Even before the rules came into effect, demand for popular events already propelled transactions into secondary markets on Kijiji and Facebook. On these types of platforms, sellers - and sometimes scammers - could extract more money from fans.
“The government can contact Facebook and say, ‘Look you have to follow law,’” said Prof. Courty. But outside Ontario’s jurisdiction, it’s hard to enforce. And the additional fees charged by verified vendors, he said, will push resellers to find workarounds.
That’s what happened to Prisha Puri. After realizing she couldn’t make it to a Bruno Mars concert in Toronto in May, the 23-year-old planned on listing her seats on Ticketmaster for the $118.13 she paid per ticket.
But Ticketmaster capped the sale price at $107.40 per ticket.

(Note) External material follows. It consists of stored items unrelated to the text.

<file path="src/rtl/reg_scoreboard_pkg.sv">
// Shared constants for the register scoreboard: default register count,
// address width and the per-register pending-write counter ceiling.
package reg_scoreboard_pkg;
    localparam int SB_NUM_REGS   = 16;
    localparam int SB_REG_ADDR_W = $clog2(SB_NUM_REGS);
    localparam int SB_CNT_W      = 2;
    localparam int SB_CNT_MAX    = (1 << SB_CNT_W) - 1;

    function automatic int cnt_max(input int w);
        return (1 << w) - 1;
    endfunction
endpackage

</file>
<file path="src/rtl/sb_counter.sv">
// Per-register pending-write counter. Issue, retire and kill are folded into
// one signed net change; results below zero clamp to 0 and flag underflow.
module sb_counter #(
    parameter int CNT_W = 2
) (
    input  logic             clk,
    input  logic             rst,
    input  logic             inc,
    input  logic             dec_r,
    input  logic             dec_k,
    output logic [CNT_W-1:0] cnt,
    output logic [CNT_W-1:0] cnt_nxt,
    output logic             underflow
);
    logic signed [CNT_W+1:0] sum;

    always_comb begin
        sum = $signed({2'b00, cnt})
            + $signed({{(CNT_W+1){1'b0}}, inc})
            - $signed({{(CNT_W+1){1'b0}}, dec_r})
            - $signed({{(CNT_W+1){1'b0}}, dec_k});
        underflow = (sum < 0);
        if (underflow)
            cnt_nxt = '0;
        else if (sum[CNT_W])
            cnt_nxt = '1;  // the saturation stall keeps this unreachable; never wrap
        else
            cnt_nxt = sum[CNT_W-1:0];
    end

    always_ff @(posedge clk) begin
        if (rst) cnt <= '0;
        else     cnt <= cnt_nxt;
    end
endmodule

</file>
<file path="src/rtl/reg_scoreboard.sv">
// Register scoreboard: tracks in-flight writes per architectural register and
// stalls decode on RAW hazards or when a register's pending counter is full.
module reg_scoreboard
    import reg_scoreboard_pkg::*;
#(
    parameter int NUM_REGS      = SB_NUM_REGS,
    parameter int REG_ADDR_W    = SB_REG_ADDR_W,
    parameter int CNT_W         = SB_CNT_W,
    parameter int RETIRE_BYPASS = 1,
    localparam int PT_W         = $clog2(NUM_REGS * ((1 << CNT_W) - 1)) + 1
) (
    input  logic                  clk,
    input  logic                  rst,
    input  logic [REG_ADDR_W-1:0] src1,
    input  logic [REG_ADDR_W-1:0] src2,
    input  logic                  has_src1,
    input  logic                  has_src2,
    input  logic                  issue_valid,
    input  logic                  issue_wb_en,
    input  logic [REG_ADDR_W-1:0] issue_dst,
    input  logic                  retire_valid,
    input  logic [REG_ADDR_W-1:0] retire_dst,
    input  logic                  kill_valid,
    input  logic [REG_ADDR_W-1:0] kill_dst,
    output logic                  hazard_detected,
    output logic                  issue_fire,
    output logic [NUM_REGS-1:0]   busy_mask,
    output logic [PT_W-1:0]       pending_total,
    output logic                  underflow_err
);
    localparam logic [CNT_W-1:0] MAX = CNT_W'(cnt_max(CNT_W));
    localparam logic [CNT_W-1:0] ONE = CNT_W'(1);

    logic [NUM_REGS-1:0][CNT_W-1:0] cnt, cnt_nxt;
    logic [NUM_REGS-1:0]            uflow;
    logic                           inc_en, hz1, hz2, sat;
    logic [PT_W-1:0]                tot_nxt;

    for (genvar g = 0; g < NUM_REGS; g++) begin : g_cnt
        sb_counter #(.CNT_W(CNT_W)) u_cnt (
            .clk       (clk),
            .rst       (rst),
            .inc       (inc_en && issue_dst == REG_ADDR_W'(g)),
            .dec_r     (retire_valid && retire_dst == REG_ADDR_W'(g)),
            .dec_k     (kill_valid && kill_dst == REG_ADDR_W'(g)),
            .cnt       (cnt[g]),
            .cnt_nxt   (cnt_nxt[g]),
            .underflow (uflow[g])
        );
    end

    // A last outstanding write retiring this cycle is visible through the
    // write-through register file, so it need not stall the reader.
    always_comb begin
        hz1 = has_src1 && cnt[src1] != '0 &&
              !(RETIRE_BYPASS != 0 && cnt[src1] == ONE && retire_valid && retire_dst == src1);
        hz2 = has_src2 && cnt[src2] != '0 &&
              !(RETIRE_BYPASS != 0 && cnt[src2] == ONE && retire_valid && retire_dst == src2);
        sat = issue_valid && issue_wb_en && cnt[issue_dst] == MAX;
    end

    assign hazard_detected = hz1 || hz2 || sat;
    assign issue_fire      = issue_valid && !hazard_detected;
    assign inc_en          = issue_fire && issue_wb_en;

    always_comb begin
        tot_nxt = '0;
        for (int i = 0; i < NUM_REGS; i++) tot_nxt = tot_nxt + PT_W'(cnt_nxt[i]);
    end

    always_comb begin
        busy_mask = '0;
        for (int i = 0; i < NUM_REGS; i++) busy_mask[i] = |cnt[i];
    end

    always_ff @(posedge clk) begin
        if (rst) begin
            pending_total <= '0;
            underflow_err <= 1'b0;
        end else begin
            pending_total <= tot_nxt;
            underflow_err <= underflow_err | (|uflow);
        end
    end
endmodule
</file>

“All I want is to not lose money,” she said. She ended up posting to her TikTok account and asked her 22,000 followers if anyone wanted to buy her tickets.
@purisisters DM me if you’re interested #brunomars #diljitdosanjh #concert #toronto #tour ♬ EVERYTHING HALLELUJAH - Justin Bieber
In a statement, Ticketmaster spokesperson Shabnum Durrani said that seller fees are currently being waived for fans and season-ticket holders listing tickets through the platform.

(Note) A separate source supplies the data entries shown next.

**src/rtl/sevenseg_pkg.sv**
```systemverilog
// Shared definitions for the seven-segment scan controller: glyph font,
// special segment patterns and the converter state encoding.
package sevenseg_pkg;

    // Segment patterns are active-high, ordered {dp,g,f,e,d,c,b,a}.
    localparam logic [7:0] SEG_DASH  = 8'h40;
    localparam logic [7:0] SEG_BLANK = 8'h00;

    typedef enum logic [1:0] {
        IDLE  = 2'd0,
        SHIFT = 2'd1,
        DONE  = 2'd2
    } conv_state_t;

    // Standard hex font, active-high, dp bit left clear.
    function automatic logic [7:0] hex_glyph(input logic [3:0] nib);
        logic [7:0] g;
        case (nib)
            4'h0:    g = 8'h3F;
            4'h1:    g = 8'h06;
            4'h2:    g = 8'h5B;
            4'h3:    g = 8'h4F;
            4'h4:    g = 8'h66;
            4'h5:    g = 8'h6D;
            4'h6:    g = 8'h7D;
            4'h7:    g = 8'h07;
            4'h8:    g = 8'h7F;
            4'h9:    g = 8'h6F;
            4'hA:    g = 8'h77;
            4'hB:    g = 8'h7C;
            4'hC:    g = 8'h39;
            4'hD:    g = 8'h5E;
            4'hE:    g = 8'h79;
            default: g = 8'h71;
        endcase
        return g;
    endfunction

endpackage

```
**src/rtl/bin2bcd_seq.sv**
```systemverilog
// Sequential double-dabble binary-to-BCD converter. One input bit is
// consumed per SHIFT cycle; DONE lasts one cycle with the result valid.
module bin2bcd_seq
    import sevenseg_pkg::*;
#(
    parameter int NUM_DIGITS = 8
) (
    input  logic                    clock,
    input  logic                    reset,
    input  logic                    start,
    input  logic [4*NUM_DIGITS-1:0] bin_in,
    output logic                    busy,
    output logic                    done,
    output logic [4*NUM_DIGITS-1:0] bcd_out,
    output logic                    overflow
);

    localparam int W  = 4 * NUM_DIGITS;
    localparam int CW = $clog2(W);

    conv_state_t   state_q, state_d;
    logic [CW-1:0] count_q;
    logic [W-1:0]  bin_q;
    logic [W-1:0]  bcd_q;
    logic [W-1:0]  bcd_adj;
    logic          sticky_q;
    logic          last_shift;

    assign last_shift = (count_q == CW'(W - 1));
    assign bcd_out    = bcd_q;
    assign overflow   = sticky_q;

    // State register.
    // NOTE: clocked state uses non-blocking assignments so every register
    // samples the pre-edge values, independent of statement order.
    always_ff @(posedge clock or posedge reset) begin
        if (reset) state_q <= IDLE;
        else       state_q <= state_d;
    end

    // Next-state and status decode.
    // NOTE: every output gets a default before the case so no path leaves a
    // signal unassigned, which would otherwise infer a latch.
    always_comb begin
        state_d = state_q;
        busy    = 1'b0;
        done    = 1'b0;
        case (state_q)
            IDLE: begin
                if (start) state_d = SHIFT;
            end
            SHIFT: begin
                busy = 1'b1;
                if (last_shift) state_d = DONE;
            end
            DONE: begin
                busy    = 1'b1;
                done    = 1'b1;
                state_d = IDLE;
            end
            default: state_d = IDLE;
        endcase
    end

    // Add-3 correction on every BCD digit that is 5 or more.
    always_comb begin
        bcd_adj = bcd_q;
        for (int i = 0; i < NUM_DIGITS; i++) begin
            if (bcd_q[4*i +: 4] >= 4'd5) bcd_adj[4*i +: 4] = bcd_q[4*i +: 4] + 4'd3;
        end
    end

    // Shift datapath: load on start, then shift {bcd, bin} left once per cycle.
    // A 1 leaving the top BCD digit means the value needs another digit.
    always_ff @(posedge clock or posedge reset) begin
        if (reset) begin
            bin_q    <= '0;
            bcd_q    <= '0;
            count_q  <= '0;
            sticky_q <= 1'b0;
        end else if (state_q == IDLE && start) begin
            bin_q    <= bin_in;
            bcd_q    <= '0;
            count_q  <= '0;
            sticky_q <= 1'b0;
        end else if (state_q == SHIFT) begin
            bcd_q    <= {bcd_adj[W-2:0], bin_q[W-1]};
            bin_q    <= {bin_q[W-2:0], 1'b0};
            sticky_q <= sticky_q | bcd_adj[W-1];
            count_q  <= count_q + 1'b1;
        end
    end

endmodule

```
**src/rtl/sevenseg_scan_ctrl.sv**
```systemverilog
// Multiplexed seven-segment display controller: latches a display word,
// optionally converts it to decimal, and scans the digits with an internal
// refresh prescaler.
module sevenseg_scan_ctrl
    import sevenseg_pkg::*;
#(
    parameter int NUM_DIGITS  = 8,
    parameter int REFRESH_DIV = 50000,
    parameter int ACTIVE_LOW  = 1
) (
    input  logic                    clock,
    input  logic                    reset,
    input  logic                    wr_en,
    input  logic [4*NUM_DIGITS-1:0] wr_data,
    input  logic                    wr_decimal,
    input  logic                    wr_blank_lz,
    input  logic [NUM_DIGITS-1:0]   wr_dp,
    output logic                    ready,
    output logic                    overflow,
    output logic [7:0]              segments,
    output logic [NUM_DIGITS-1:0]   enables
);

    localparam int W     = 4 * NUM_DIGITS;
    localparam int IDX_W = (NUM_DIGITS > 1) ? $clog2(NUM_DIGITS) : 1;
    localparam int PW    = (REFRESH_DIV > 1) ? $clog2(REFRESH_DIV) : 1;

    logic [PW-1:0]         presc_q;
    logic [IDX_W-1:0]      idx_q;
    logic [W-1:0]          buf_q;
    logic                  blank_q;
    logic [NUM_DIGITS-1:0] dp_q;
    logic                  ovf_q;
    logic                  hold_blank_q;
    logic [NUM_DIGITS-1:0] hold_dp_q;

    logic                  conv_start;
    logic                  conv_busy;
    logic                  conv_done;
    logic                  conv_ovf;
    logic [W-1:0]          conv_bcd;
    logic                  hex_write;

    logic [3:0]            digit_nib;
    logic                  upper_zero;
    logic [7:0]            seg_ah;
    logic [NUM_DIGITS-1:0] en_ah;

    assign ready      = !conv_busy;
    assign conv_start = wr_en && ready && wr_decimal;
    assign hex_write  = wr_en && ready && !wr_decimal;
    assign overflow   = ovf_q;

    bin2bcd_seq #(
        .NUM_DIGITS(NUM_DIGITS)
    ) u_bin2bcd (
        .clock    (clock),
        .reset    (reset),
        .start    (conv_start),
        .bin_in   (wr_data),
        .busy     (conv_busy),
        .done     (conv_done),
        .bcd_out  (conv_bcd),
        .overflow (conv_ovf)
    );

    // Refresh prescaler and digit scan index; free-running, never stalled.
    always_ff @(posedge clock or posedge reset) begin
        if (reset) begin
            presc_q <= '0;
            idx_q   <= '0;
        end else if (presc_q == PW'(REFRESH_DIV - 1)) begin
            presc_q <= '0;
            idx_q   <= (idx_q == IDX_W'(NUM_DIGITS - 1)) ? '0 : idx_q + 1'b1;
        end else begin
            presc_q <= presc_q + 1'b1;
        end
    end

    // Display buffer: loaded directly by a hex write, or by the converter on
    // DONE using the flags held since the decimal write was accepted.
    always_ff @(posedge clock or posedge reset) begin
        if (reset) begin
            buf_q        <= '0;
            blank_q      <= 1'b0;
            dp_q         <= '0;
            ovf_q        <= 1'b0;
            hold_blank_q <= 1'b0;
            hold_dp_q    <= '0;
        end else if (hex_write) begin
            buf_q   <= wr_data;
            blank_q <= wr_blank_lz;
            dp_q    <= wr_dp;
            ovf_q   <= 1'b0;
        end else if (conv_start) begin
            hold_blank_q <= wr_blank_lz;
            hold_dp_q    <= wr_dp;
        end else if (conv_done) begin
            buf_q   <= conv_bcd;
            blank_q <= hold_blank_q;
            dp_q    <= hold_dp_q;
            ovf_q   <= conv_ovf;
        end
    end

    // Glyph selection for the current digit, then output polarity.
    always_comb begin
        digit_nib  = buf_q[4*int'(idx_q) +: 4];
        upper_zero = 1'b1;
        for (int i = 0; i < NUM_DIGITS; i++) begin
            if (i >= int'(idx_q) && buf_q[4*i +: 4] != 4'h0) upper_zero = 1'b0;
        end

        if (ovf_q)                                   seg_ah = SEG_DASH;
        else if (blank_q && idx_q != '0 && upper_zero) seg_ah = SEG_BLANK;
        else                                         seg_ah = hex_glyph(digit_nib);
        seg_ah[7] = dp_q[idx_q];

        en_ah        = '0;
        en_ah[idx_q] = 1'b1;

        segments = (ACTIVE_LOW != 0) ? ~seg_ah : seg_ah;
        enables  = (ACTIVE_LOW != 0) ? ~en_ah  : en_ah;
    end

endmodule

```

However, “to quickly comply with Ontario’s new ticket resale caps,” the company introduced “temporary pricing limits,” she said, and as a result, “some tickets cannot currently be listed for the full original purchase cost.”
According to Ticketmaster, “the interim pricing limits are a temporary compliance measure to ensure no one lists a ticket above what they originally paid.”

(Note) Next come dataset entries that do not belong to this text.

==> config.mk <==
export PLATFORM = sky130hd
export DESIGN_NAME = dso_capture_ctrl_flat
export DESIGN_NICKNAME = d
export VERILOG_FILES = /design/src/rtl/dso_capture_ctrl_if.sv /design/src/rtl/dso_capture_ctrl.sv /design/src/flat_wrapper.sv
export SDC_FILE = /design/constraint.sdc
export NUM_CORES = 1
export LEC_CHECK = 0
export ABC_AREA = 1
export BUFFER_PORTS_ARGS = -buffer_cell sky130_fd_sc_hd__buf_4
export CAP_MARGIN = 10
export CORE_UTILIZATION = 59
export DETAILED_ROUTE_END_ITERATION = 10
export GPL_TIMING_DRIVEN = 1
export PLACE_DENSITY_LB_ADDON = 0.08
export REMOVE_ABC_BUFFERS = 1
export SYNTH_ARGS = -nofsm -noshare
export SYNTH_HDL_FRONTEND = slang
export SYNTH_SLANG_ARGS = --single-unit
==> constraint.sdc <==
create_clock -name clk -period 2.8 [get_ports clk]
set_input_delay 0.28 -clock clk [delete_from_list [all_inputs] [get_ports clk]]
set_output_delay 0.28 -clock clk [all_outputs]
set_load 0.02 [all_outputs]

It said it is working “on a long-term solution designed to allow fans to recover 100 per cent of what they paid.”
Though imperfect, centralized resale systems such as Ticketmaster and StubHub have traditionally provided important protections to fans reselling tickets, such as guaranteeing your ticket has been transferred safely, Prof. Courty said.
“What the law is doing is breaking that whole ecosystem,” he said.
The goal of the legislation was to make tickets “more affordable and accessible,” said Giulia Paikin, issues manager for the Ministry of Public and Business Service Delivery and Procurement, in an e-mail. The aim was to give fans a fairer chance to buy tickets, “rather than competing with automated systems that drive prices through the roof.”
Ontario’s new price cap rule frustrates season ticket holders looking to offset costs
StubHub, meanwhile, has not yet delisted resale tickets on its platform after Ontario introduced the new rules.
“Newly listed tickets comply with Bill 97 while we, and the entire industry, await further guidance,” said spokesperson Jack Sterne. According to the company, there hasn’t been enough guidance to determine how to approach seats listed before the rules came into effect.
There are also unanswered questions around how platforms can verify original ticket prices when primary sellers don’t share that information. Ticketmaster, which oversees roughly 80 per cent of major venues’ primary ticket sales in North America, is one of the few players with access to this information.
So far, Ms. Puri hasn’t found a buyer for her Bruno Mars tickets and says she may eventually have to sell through Ticketmaster as the concert dates approach.
“It just seems like this rule wasn’t really to benefit people, but more Ticketmaster,” she said.